The three of us stood on the cliffs with our shoulders touching—Linnea, then Kitty, then me.

Linnea said: “I don’t understand.”

Kitty said: “Fucking hell.”

I didn’t say anything.

I stepped forward, toward the edge of the cliffs. Faint footprints tracked a path through the frost.

Linnea made a choking sound behind me.

Where the earth gave way, right near the edge, there he stood: tall, windswept, wearing a sweater with a fraying sleeve. When the breeze blew off the ocean, the sweater flattened against his chest. Already, a layer of snow had fallen across the top of his head, the width of his shoulders, the tip of his nose.

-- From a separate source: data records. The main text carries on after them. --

## src/rtl/elink_rec_deframer.sv

```systemverilog
// E-link receive deframer: 10-bit flagged chars -> 76-bit frame.
// Optional ELINK_DEFRAMER_ERR_CNT_EN adds a saturating err_cnt output.
module elink_rec_deframer (
  input  logic        clk,
  input  logic        rst,
  input  logic [9:0]  data_10bit_in,
  input  logic        data_valid_in,
  input  logic [7:0]  Kchar_sop,
  input  logic [7:0]  Kchar_eop,
  input  logic [7:0]  Kchar_comma,
  output logic [75:0] frame_out,
  output logic        frame_valid,
  output logic        frame_err,
`ifdef ELINK_DEFRAMER_ERR_CNT_EN
  output logic [7:0]  err_cnt,
`endif
  output logic [2:0]  err_code
);

  localparam logic [1:0] C_DATA  = 2'b00;
  localparam logic [1:0] C_EOP   = 2'b01;
  localparam logic [1:0] C_SOP   = 2'b10;
  localparam logic [1:0] C_COMMA = 2'b11;

  localparam logic [2:0] E_ORPHAN  = 3'd1;
  localparam logic [2:0] E_SHORT   = 3'd2;
  localparam logic [2:0] E_LONG    = 3'd3;
  localparam logic [2:0] E_RESTART = 3'd4;
  localparam logic [2:0] E_KCHAR   = 3'd5;
  localparam logic [2:0] E_PAD     = 3'd6;

  typedef enum logic [1:0] {
    S_IDLE,
    S_PAYLOAD,
    S_WAIT
  } state_t;

  state_t      state, state_n;
  logic [3:0]  cnt, cnt_n;
  // slots 0..8 shift in from the bottom; slot 0 ends on top
  logic [71:0] asm_q, asm_n;
  logic [3:0]  nib, nib_n;
  logic [3:0]  pad, pad_n;
  logic [75:0] frame_n;
  logic        fv_n, fe_n;
  logic [2:0]  ec_n;
  logic [1:0]  code;
  logic [7:0]  byt;
  logic        kbad;

  assign code = data_10bit_in[9:8];
  assign byt  = data_10bit_in[7:0];

  // K-char byte must match the configured value for its code
  always_comb begin
    kbad = 1'b0;
    case (code)
      C_COMMA: kbad = (byt != Kchar_comma);
      C_SOP:   kbad = (byt != Kchar_sop);
      C_EOP:   kbad = (byt != Kchar_eop);
      default: kbad = 1'b0;
    endcase
  end

  // next-state, assembly and registered-output logic
  always_comb begin
    state_n = state;
    cnt_n   = cnt;
    asm_n   = asm_q;
    nib_n   = nib;
    pad_n   = pad;
    frame_n = frame_out;
    fv_n    = 1'b0;
    fe_n    = 1'b0;
    ec_n    = err_code;
    if (data_valid_in) begin
      if (kbad) begin
        fe_n    = 1'b1;
        ec_n    = E_KCHAR;
        state_n = S_IDLE;
        cnt_n   = 4'd0;
      end else begin
        unique case (state)
          S_IDLE: begin
            case (code)
              C_SOP: begin
                state_n = S_PAYLOAD;
                cnt_n   = 4'd0;
              end
              C_DATA, C_EOP: begin
                fe_n = 1'b1;
                ec_n = E_ORPHAN;
              end
              default: ;
            endcase
          end
          S_PAYLOAD: begin
            case (code)
              C_DATA: begin
                if (cnt == 4'd9) begin
                  nib_n   = byt[3:0];
                  pad_n   = byt[7:4];
                  cnt_n   = 4'd0;
                  state_n = S_WAIT;
                end else begin
                  asm_n = {asm_q[63:0], byt};
                  cnt_n = cnt + 4'd1;
                end
              end
              C_SOP: begin
                fe_n  = 1'b1;
                ec_n  = E_RESTART;
                cnt_n = 4'd0;
              end
              default: begin
                fe_n    = 1'b1;
                ec_n    = E_SHORT;
                cnt_n   = 4'd0;
                state_n = S_IDLE;
              end
            endcase
          end
          S_WAIT: begin
            case (code)
              C_EOP: begin
                if (pad == 4'd0) begin
                  fv_n    = 1'b1;
                  frame_n = {asm_q, nib};
                end else begin
                  fe_n = 1'b1;
                  ec_n = E_PAD;
                end
                state_n = S_IDLE;
              end
              C_SOP: begin
                fe_n    = 1'b1;
                ec_n    = E_RESTART;
                cnt_n   = 4'd0;
                state_n = S_PAYLOAD;
              end
              default: begin
                fe_n    = 1'b1;
                ec_n    = E_LONG;
                state_n = S_IDLE;
              end
            endcase
          end
          default: state_n = S_IDLE;
        endcase
      end
    end
  end

  // state, assembly and output registers
  always_ff @(posedge clk) begin
    if (!rst) begin
      state       <= S_IDLE;
      cnt         <= 4'd0;
      asm_q       <= '0;
      nib         <= 4'd0;
      pad         <= 4'd0;
      frame_out   <= '0;
      frame_valid <= 1'b0;
      frame_err   <= 1'b0;
      err_code    <= 3'd0;
    end else begin
      state       <= state_n;
      cnt         <= cnt_n;
      asm_q       <= asm_n;
      nib         <= nib_n;
      pad         <= pad_n;
      frame_out   <= frame_n;
      frame_valid <= fv_n;
      frame_err   <= fe_n;
      err_code    <= ec_n;
    end
  end

`ifdef ELINK_DEFRAMER_ERR_CNT_EN
  // saturating count of error pulses
  always_ff @(posedge clk) begin
    if (!rst)
      err_cnt <= 8'd0;
    else if (fe_n && err_cnt != 8'hFF)
      err_cnt <= err_cnt + 8'd1;
  end
`endif

endmodule

```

His mouth was open, like he was about to say something; he never would.

I took another step, my hand outstretched. I touched his cheekbone, and a part of me still expected it to be soft, warm, alive, but all my fingers found was stone.

The wind rushed around us, cold enough to burn.

My hand dropped from his still, stone face. When I turned, Linnea was on her knees.

“I just don’t understand,” she said again, her voice muffled through her hands. And then she raised her head, slowly, to look at me. She said, somewhere between question and accusation: “Tess?”

I held her gaze. Swallowed.

Then she turned, slowly, and her eyes met Kitty’s. She whispered, “Kitty?”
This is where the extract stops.